Education Minister Dr Maszlee Malik received the OKU Inclusion Policy in IPTA guidelines during the launching ceremony at IIUM Cultural Centre. Azman Ghani / The Star

GOMBAK: All public higher education institutions (IPTAs) must become completely disabled-friendly within the next decade, says Dr Maszlee Malik.

The Education Minister said this was part of the guidelines for the OKU (Disabled) Inclusion in Higher Education Institutions Policy that was implemented in January.

"We do not want anymore cases where students who fulfil course requirements are not accepted by higher education institutions because they are disabled, as there are no facilities to cater to them," he said during the launch of the guidelines Thursday (Sept 5) at the International Islamic University (IIUM).

"The reason for this inclusive education policy is to eliminate the separation of OKU students from other students," he added.

Maszlee said the policy must be implemented by IPTAs over the next 10 years through short, medium and long-term plans that are comprehensive, practical and realistic.

He added that Malaysia is capable of forming an inclusive culture in education that does not sideline the OKU community.

Access for the OKU to education will be done radically across the country, he said, adding that he hoped to tie the policy with the 12th Malaysia Plan.

Maszlee said it was everyone's responsibility, not just the ministry's, to ensure the OKU community's rights are always protected.

This year, Maszlee said, a special entrance stream into IPTAs was created for OKU, B40, athletes and Orang Asli.

The ministry, he added, has already implemented a Zero-Reject Policy in national schools so that no child is denied their right to education.

"The OKU Inclusion in Higher Education Institutions Policy will be carried out and given priority at all higher education institutions to ensure facilities and continuous education support systems can be given to OKU students," he said.

He said among the points touched on in the guidelines are barriers in the system that discriminate against the OKU.

An example Maszlee gave is the maximum graduation period which needs to be extended for OKU as most of them need more time to complete their studies and carry out research.

Study materials that specifically cater to those who are visually-impaired, deaf or have different learning abilities should also be provided, he said.

Infrastructure needs to be upgraded so that the community can access the facilities at the institutions.

He gave examples on the lack of ramps, lifts and narrow toilets that all need to be looked into.

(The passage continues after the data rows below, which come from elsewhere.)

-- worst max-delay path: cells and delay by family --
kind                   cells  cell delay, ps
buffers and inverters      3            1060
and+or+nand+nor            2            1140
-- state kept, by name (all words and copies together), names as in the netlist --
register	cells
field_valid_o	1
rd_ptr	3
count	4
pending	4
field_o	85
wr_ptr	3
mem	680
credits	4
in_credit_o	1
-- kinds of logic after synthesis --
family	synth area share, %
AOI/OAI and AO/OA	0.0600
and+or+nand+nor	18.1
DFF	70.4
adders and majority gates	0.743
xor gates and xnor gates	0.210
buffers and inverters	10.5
### src/logic/rv32_pkg.sv
`default_nettype none

package rv32_pkg;

    // ========================================
    // Widths and basic types
    // ========================================
    localparam int unsigned XLEN       = 32;
    localparam int unsigned REG_ADDR_W = 5;
    localparam int unsigned SHAMT_W    = 5;

    typedef logic [XLEN-1:0]       word_t;
    typedef logic [31:0]           instr_t;
    typedef logic [REG_ADDR_W-1:0] reg_addr_t;

    // ALU operations, register and immediate forms share these
    typedef enum logic [3:0] {
        ALU_ADD,
        ALU_SUB,
        ALU_AND,
        ALU_OR,
        ALU_XOR,
        ALU_SLT,
        ALU_SLTU,
        ALU_SLL,
        ALU_SRL,
        ALU_SRA
    } alu_op_e;

    // Instruction classes the core executes
    typedef enum logic [2:0] {
        OPC_NOP,
        OPC_OP,
        OPC_OP_IMM,
        OPC_LUI,
        OPC_LOAD,
        OPC_STORE
    } opcode_e;

    // ========================================
    // Encodings
    // ========================================
    localparam logic [6:0] OPCODE_OP     = 7'b0110011;
    localparam logic [6:0] OPCODE_OP_IMM = 7'b0010011;
    localparam logic [6:0] OPCODE_LUI    = 7'b0110111;
    localparam logic [6:0] OPCODE_LOAD   = 7'b0000011;
    localparam logic [6:0] OPCODE_STORE  = 7'b0100011;

    localparam logic [2:0] F3_ADD_SUB = 3'b000;
    localparam logic [2:0] F3_SLL     = 3'b001;
    localparam logic [2:0] F3_SLT     = 3'b010;
    localparam logic [2:0] F3_SLTU    = 3'b011;
    localparam logic [2:0] F3_XOR     = 3'b100;
    localparam logic [2:0] F3_SRL_SRA = 3'b101;
    localparam logic [2:0] F3_OR      = 3'b110;
    localparam logic [2:0] F3_AND     = 3'b111;

    // ADDI x0, x0, 0
    localparam instr_t NOP_INSTR = 32'h0000_0013;
    localparam word_t  RESET_PC  = '0;

    // ========================================
    // Records between stages
    // ========================================
    // Address is a word address
    typedef struct packed {
        logic  en;
        word_t addr;
        word_t data;
    } mem_write_t;

    typedef struct packed {
        logic      valid;
        opcode_e   opcode;
        alu_op_e   alu_op;
        word_t     op_a;
        word_t     op_b;
        word_t     store_data;
        word_t     imm;
        reg_addr_t rd;
    } ex_ctrl_t;

    typedef struct packed {
        logic      valid;
        opcode_e   opcode;
        reg_addr_t rd;
        word_t     alu_result;
        word_t     imm;
    } ex_result_t;

    typedef struct packed {
        logic      en;
        reg_addr_t rd;
        word_t     value;
    } rf_write_t;

endpackage

`default_nettype wire

### src/logic/rv32_decode.sv
`timescale 1ns/100ps
`default_nettype none

module rv32_decode (
    input  logic                clk,
    input  logic                rst_n,
    input  rv32_pkg::instr_t    instr,
    input  logic                instr_valid,
    input  rv32_pkg::rf_write_t rf_write,
    output rv32_pkg::ex_ctrl_t  ex_ctrl
);

    // Instruction fields
    logic [6:0]          opcode_bits;
    logic [2:0]          funct3;
    logic                alt_op;
    rv32_pkg::reg_addr_t rs1;
    rv32_pkg::reg_addr_t rs2;
    rv32_pkg::reg_addr_t rd;
    logic [rv32_pkg::SHAMT_W-1:0] shamt;

    // Immediates
    rv32_pkg::word_t imm_i;
    rv32_pkg::word_t imm_s;
    rv32_pkg::word_t imm_u;
    rv32_pkg::word_t shamt_ext;

    // Decoded controls and operands
    rv32_pkg::opcode_e opcode;
    rv32_pkg::alu_op_e f3_op;
    rv32_pkg::alu_op_e alu_op;
    rv32_pkg::word_t   imm;
    rv32_pkg::word_t   op_b;
    rv32_pkg::word_t   rs1_data;
    rv32_pkg::word_t   rs2_data;

    // Register file, entry 0 never written
    rv32_pkg::word_t regs [32];

    // ========================================
    // Field split
    // ========================================
    assign opcode_bits = instr[6:0];
    assign rd          = instr[11:7];
    assign funct3      = instr[14:12];
    assign rs1         = instr[19:15];
    assign rs2         = instr[24:20];
    assign shamt       = instr[24:20];
    // Bit 30 selects SUB and SRA
    assign alt_op      = instr[30];

    assign imm_i     = {{20{instr[31]}}, instr[31:20]};
    assign imm_s     = {{20{instr[31]}}, instr[31:25], instr[11:7]};
    assign imm_u     = {instr[31:12], 12'b0};
    assign shamt_ext = {{(rv32_pkg::XLEN-rv32_pkg::SHAMT_W){1'b0}}, shamt};

    // funct3 to ALU operation, SUB only for register form
    always_comb begin
        case (funct3)
            rv32_pkg::F3_ADD_SUB: begin
                f3_op = (alt_op && opcode_bits == rv32_pkg::OPCODE_OP) ?
                        rv32_pkg::ALU_SUB : rv32_pkg::ALU_ADD;
            end
            rv32_pkg::F3_SLL:     f3_op = rv32_pkg::ALU_SLL;
            rv32_pkg::F3_SLT:     f3_op = rv32_pkg::ALU_SLT;
            rv32_pkg::F3_SLTU:    f3_op = rv32_pkg::ALU_SLTU;
            rv32_pkg::F3_XOR:     f3_op = rv32_pkg::ALU_XOR;
            rv32_pkg::F3_SRL_SRA: f3_op = alt_op ? rv32_pkg::ALU_SRA : rv32_pkg::ALU_SRL;
            rv32_pkg::F3_OR:      f3_op = rv32_pkg::ALU_OR;
            default:              f3_op = rv32_pkg::ALU_AND;
        endcase
    end

    // ========================================
    // Class decode and operand b select
    // ========================================
    always_comb begin
        // Unknown encodings fall back to NOP
        opcode = rv32_pkg::OPC_NOP;
        alu_op = rv32_pkg::ALU_ADD;
        imm    = imm_i;
        op_b   = imm_i;
        case (opcode_bits)
            rv32_pkg::OPCODE_OP: begin
                opcode = rv32_pkg::OPC_OP;
                alu_op = f3_op;
                op_b   = rs2_data;
            end
            rv32_pkg::OPCODE_OP_IMM: begin
                opcode = rv32_pkg::OPC_OP_IMM;
                alu_op = f3_op;
                // Shifts take the shift amount, not the full immediate
                if (funct3 == rv32_pkg::F3_SLL || funct3 == rv32_pkg::F3_SRL_SRA) begin
                    op_b = shamt_ext;
                end
            end
            rv32_pkg::OPCODE_LUI: begin
                opcode = rv32_pkg::OPC_LUI;
                imm    = imm_u;
                op_b   = imm_u;
            end
            rv32_pkg::OPCODE_LOAD: begin
                opcode = rv32_pkg::OPC_LOAD;
            end
            rv32_pkg::OPCODE_STORE: begin
                opcode = rv32_pkg::OPC_STORE;
                imm    = imm_s;
                op_b   = imm_s;
            end
            default: begin
                opcode = rv32_pkg::OPC_NOP;
            end
        endcase
    end

    // ========================================
    // Register file
    // ========================================
    always_ff @(posedge clk) begin
        if (rf_write.en && rf_write.rd != '0) begin
            regs[rf_write.rd] <= rf_write.value;
        end
    end

    // x0 reads zero
    assign rs1_data = (rs1 == '0) ? '0 : regs[rs1];
    assign rs2_data = (rs2 == '0) ? '0 : regs[rs2];

    // Decode-to-execute register, control part
    always_ff @(posedge clk) begin
        if (!rst_n) begin
            ex_ctrl.valid  <= 1'b0;
            ex_ctrl.opcode <= rv32_pkg::OPC_NOP;
        end else begin
            ex_ctrl.valid  <= instr_valid;
            ex_ctrl.opcode <= opcode;
        end
    end

    // Payload part
    always_ff @(posedge clk) begin
        ex_ctrl.alu_op     <= alu_op;
        ex_ctrl.op_a       <= rs1_data;
        ex_ctrl.op_b       <= op_b;
        ex_ctrl.store_data <= rs2_data;
        ex_ctrl.imm        <= imm;
        ex_ctrl.rd         <= rd;
    end

endmodule

`default_nettype wire

### config.mk
export PLATFORM = sky130hd
export DESIGN_NAME = rv32_decode
export DESIGN_NICKNAME = d
export VERILOG_FILES = /design/src/logic/rv32_pkg.sv /design/src/logic/rv32_decode.sv
export SDC_FILE = /design/constraint.sdc
export NUM_CORES = 1
export LEC_CHECK = 0
export BUFFER_PORTS_ARGS = -buffer_cell sky130_fd_sc_hd__buf_2
export CAP_MARGIN = 20
export CORE_ASPECT_RATIO = 0.75
export CORE_MARGIN = 8
export CORE_UTILIZATION = 25
export CTS_CLUSTER_SIZE = 16
export DETAILED_ROUTE_END_ITERATION = 8
export PLACE_DENSITY_LB_ADDON = 0.08
export SLEW_MARGIN = 25
export SYNTH_ARGS = -nofsm -noshare
export SYNTH_HDL_FRONTEND = slang
export SYNTH_SLANG_ARGS = --single-unit
### constraint.sdc
create_clock -name clk -period 4 [get_ports clk]
set_input_delay 0.8 -clock clk [delete_from_list [all_inputs] [get_ports clk]]
set_output_delay 0.8 -clock clk [all_outputs]
set_load 0.1 [all_outputs]
# Word level (Yosys, flattened, before mapping)
# Memory sizes are Yosys's and may differ from the RTL's. A register that Yosys moved wholly into a read port is not among the register bits.
# Cells that the tools add are included.
# word_totals
reg_bits,109
latchBits,0
ramBits,1024
romBits,0
out_inout_bits,141
n_memories,1
# memory_table
memory,words,word_bits,read_ports,rd_ports_with_merged_regs,write_ports,line,text
regs,32,32,2,1,1,rv32_decode.sv:38,rv32_pkg::word_t regs [32];
# classes
add_sub_neg,0
mul,0
n_div,0
n_lt_le_gt_ge,0
n_eq_ne,11
n_shift,0
mux,10
n_bitwise,0
n_reduce_logical,8
# op_table
cell,count
$pmux 32 s4,1
$mux 32,2
$pmux 31 s2,1
$pmux 4 s7,1
$eq 7x6->1 const B,3
$pmux 3 s5,1
$logic_not 5->1,2
$eq 3x3->1 const B,3
$eq 7x2->1 const B,1
$eq 7x5->1 const B,1
$eq 3x2->1 const B,2
$reduce_bool 5->1,1
$mux 1,4
$eq 3x1->1 const B,1
$logic_not 3->1,1
$logic_and 1x1->1,2
$reduce_or 2->1,1
$logic_or 1x1->1,1

# Depth between registers and ports, before layout
# depth
word_depth,4
ltp_mapped,10
ltp_nobuf,5

# Worst setup path before layout
# OpenSTA, ideal clock, no wires.
# synth_timing
path_kind,input to register
from,input rf_write[33] (netlist name)
to,memory regs[28][0] (netlist name) (enable)
setup_time_ps,421
arrival_ps,2621
required_ps,3579
setup_slack_ps,958
stages,3
path_cell_list,or2_2 -> clkbuf_1 -> nor2_1
# synth_via
elab_chain_cells,4
# synth_rtl
item,line,text
from (decl),rv32_decode.sv:9,"input rv32_pkg::rf_write_t rf_write,"
$reduce_bool 5->1,rv32_decode.sv:120,if (rf_write.en && rf_write.rd != '0) begin
$logic_and 1x1->1,rv32_decode.sv:120,
$mux 1,rv32_decode.sv:120,
$mux 1 (implied by the code),rv32_decode.sv:121,regs[rf_write.rd] <= rf_write.value;
to (decl),rv32_decode.sv:38,
# Parallel ways exist; a longest one is shown, timed or not.

# Worst setup path in the final report
# layout_timing
from,input instr[20]
to,register ex_ctrl[73] (netlist name)
# layout_via
elab_chain_cells,3
word_cells_on_any_way,4
cone_classes,2 x mux; 1 x reduce/logical; 1 x memory
# layout_rtl
item,line,text
from (decl),rv32_decode.sv:7,"input rv32_pkg::instr_t instr,"
$mem_v2 32x32 or $logic_not 5->1 (tied branches),-,
$mux 32 (*),rv32_decode.sv:127,assign rs2_data = (rs2 == '0) ? '0 : regs[rs2];
$pmux 32 s4 (*),rv32_decode.sv:83,case (opcode_bits)
net op_b[4],rv32_decode.sv:33,rv32_pkg::word_t op_b;
to (decl),rv32_decode.sv:10,output rv32_pkg::ex_ctrl_t ex_ctrl
# Mark *: on every way through the listed nets, which the timed path passes. The rest lies on a longest branch.
# A chain may end at the register's enable or synchronous reset.

==> impl_metrics.yaml <==
run:
  cap_violations: 0
floorplanning:
  die_area_um2: 218300
  die-width_um: 536.9
  io_pins: 214
  die_y_um: 406.7
  start_util_pct: 25.14
  core_um2: 202400
  rows: 143
setup_path:
  required_ps: 4630
  crit_type: "in -> reg"
  critical_path.max_fanout: 39
  arrival_ps: 3570
  crit_path_end_kind: "flop"
  cp-start-kind: "input port"
sta:
  maxSlewViolCount: 0
  finalSetupTns_ps: 0
  finalCriticalPeriod_ps: 2941
  skew_ps: 28.92
  fmax_ghz: 0.3401
  setup_violations: 0
  hold_viol: 0
  max_slew_margin_pct: 22.86
  tightest_slew_ps: 1145
  rsz0062_at_grt: "false"
  post-route-period-util_pct: 73.51
detailed_routing:
  ant_nets: 0
  routed-wl-met2_um: 93990
  avgRoutedWirePerCell_um: 36.34
  wl_met3_um: 11490
  avgViaCountPerCell: 5.147
  firstDrtPassIters: 6
  wl_met1_um: 99150
  highest_layer: "met5"
  dr.first_iter.drc_count: 3236
  postRouteWirelength_um: 208600
  num_vias: 29540
  drc: 0
layout:
  layout.cells.non_filler: 5739
  nets: 3012
  n_fill_cell: 19560
  area_delta_synth_final_pct: 20.38
  fin_area_um2: 61240
  drive_above_1_share_pct: 37.67
clock_tree:
  post_cts_buffers: 0
  clock-root-buffer: "clkbuf_16"
  cts_sinks: 1165
  cts_max_level: 4
  cts_resized: 0
  cts_buffers: 137
  clock_latency_ps: 780
  ctsHoldBuffers: 0
  clockBufferDepth: 3
  clkTransAtPathRegs_ps: 60
  cts_tree: "built"
pwr:
  p_per_area_nw_per_um2: 491.3
  ir_drop_mv: 0.3785
  p_leak_nw: 20.07
  total_power_mw: 30.09
logic_synthesis:
  ys_seq_area_share_pct: 65.99
  synth_ff_type: "edfxtp_1"
  synth_edf_count: 1024
  synthCells: 2590
  synth_cell_types: 50
  yosysWarnings: 0
  synthTopCellsByArea: "edfxtp_1 (60%), mux4_2 (22%), dfxtp_1 (5.5%)"
  ys_ff_latch: 1165
  async_flop_share_pct: 0
  synth_commonest_cells: "edfxtp_1 (1,024), mux4_2 (507), dfxtp_1 (141), nand2_1 (124), nor2_1 (114)"
  syn_area_um2: 50880
  synth_area_per_cell_um2: 19.64
  yosys.area.top_type: "edfxtp_1"
  synth_top_area_share_pct: 60.44
  yosysMostFrequentCell: "edfxtp_1"
grt:
  antenna_found_initial: 29
  grt_overflow: 0
  grt_pass1_wl_um: 282300
  track_usage_pct: 18.83
  grt_pass1_vias: 30760
  grt_max_degree: 51
placement:
  place_area_um2: 56580
  portBuffers: 213
  dp_hpwl_um: 126200
  place_inst: 5482
  gp_congestion: 0.7587
outcome:
  outcome: "finished clean"
hold_path:
  hold_path_class: "in -> reg"
-- state kept, by name (all words and copies together) (netlist names) --
| name | count |
|---|---|
| regs | 1024 |
| ex_ctrl | 141 |
-- worst max-delay path, cell delays in order --
cell and delay, ps:
buf_8 440, buf_4 350, mux4_2 520, a22o_1 230, a2111oi_0 870, a41o_1 220
o21ai_1 80
-- cells in the final DEF (no fill, tap or decap), types with 20 or more instances in the layout --
cell type	synthesis	layout
o221ai_1	29	29
o21ai_1	44	44
inv_1	35	35
buf_4	27	110
clkbuf_1	99	31
a41o_1	20	20
mux4_2	507	507
edfxtp_1	1024	1024
clkinv_1	0	20
buf_2	29	205
a22oi_1	49	49
dfxtp_1	141	141
o211ai_1	20	20
a211oi_1	31	31
nand2_1	124	124
nor2_1	114	81
nor2_4	0	32
clkbuf_16	0	144
a22o_1	35	35
mux2i_1	106	106
buf_12	1	59
conb_1	1	32
-- per-layer routing --
metal / vias to the layer above / GRT usage [%]
li1: 11660 / -
met1: 16510 / 27.89
met2: 1119 / 29.17
met3: 238 / 3.214
met4: 8 / 3.702
met5: - / 0
-- power breakdown --
| part | switching [mW] | total [mW] | internal, mW |
|---|---|---|---|
| clock | 5.34 | 13.0 | 7.69 |
| sequential | 0.190 | 13.7 | 13.5 |
| combinational | 2.37 | 3.37 | 0.999 |
-- final cells by class --
cell class / instances / area, um2 / share of cell area, %
repair buffers: 380 / 3112 / 5.081
flip-flops and latches: 1165 / 33570 / 54.82
inverters: 35 / 131.4 / 0.2145
well taps: 2682 / 3356 / 5.479
clock buffers: 186 / 3871 / 6.321
multi-input cells: 1220 / 16400 / 26.79
clock inverters: 67 / 787.0 / 1.285
diodes: 4 / 10.01 / 0.01634
-- metrics by stage --
step	hold slack, ps	setup WS [ps]	util (%)
2_1_floorplan	771.2	958.2	-
3_3_place_gp	879.9	235.5	27.96
3_5_place_dp	887.3	254.4	27.96
4_1_cts	81.05	1093	30.26
5_1_grt	93.35	994.6	30.26
6_report	150.3	1059	30.26
-- logic make-up after synthesis --
kind of cell / after synthesis / synth area share, %
buf+inv: 236 / 2.521
mux: 642 / 25.29
xor+xnor: 1 / 0.01722
compound gates: 266 / 3.873
simple gates: 279 / 2.304
other cells: 1 / 0.007371
flops: 1165 / 65.99
-- final timing paths --
| check | depth (start not counted) | from | slack (ps) | to |
|---|---|---|---|---|
| setup / recovery | 7 | instr[20] | 1060 | ex_ctrl[73] |
| hold / removal | 1 | instr[10] | 150 | ex_ctrl[3] |
| setup reg to reg | 5 | regs[31][16] | 1540 | ex_ctrl[85] |
| hold reg to reg | 5 | regs[5][12] | 910 | ex_ctrl[49] |
Note: power is estimated with default switching activity, not from simulation.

Maszlee acknowledged that the ministry does not have the funds to do all these upgrades and changes.

As of now, he added, higher education institutions are using their own funds to carry out the changes.

He urged the private sector to step forward and help fund the changes needed for the benefit of the OKU community.

Maszlee said the guidelines state that all IPTA must use the policy and establish an OKU Services Unit that is separate from the Students Affairs Unit.

The OKU Services Unit will cater not just to OKU students but staff as well, he said, adding that he hopes the new unit will be placed under the vice-chancellor's office.

Although it is not compulsory for private higher education institutions (IPTS) to follow the guidelines, Maszlee hopes they will also adopt it to increase accessibility to education for the OKU community.

So far, he added, Universiti Malaya (UM), IIUM and Universiti Sains Malaysia have implemented the policy while the University of Nottingham Malaysia Campus is one of the IPTS using the policy.

IIUM rector Prof Tan Sri Dzulkifli Abdul Razak said providing OKU with the necessary support will give them access to quality education, ultimately developing both themselves and society.

"IIUM gives special attention to its OKU staff and students with its IIUM Disability Inclusion Policy," he said.

Prof Dzulkifli said IIUM had faced some financial challenges to upgrade the institution into an OKU-friendly campus, adding that it was done in stages to ensure universal access to the facilities for the students.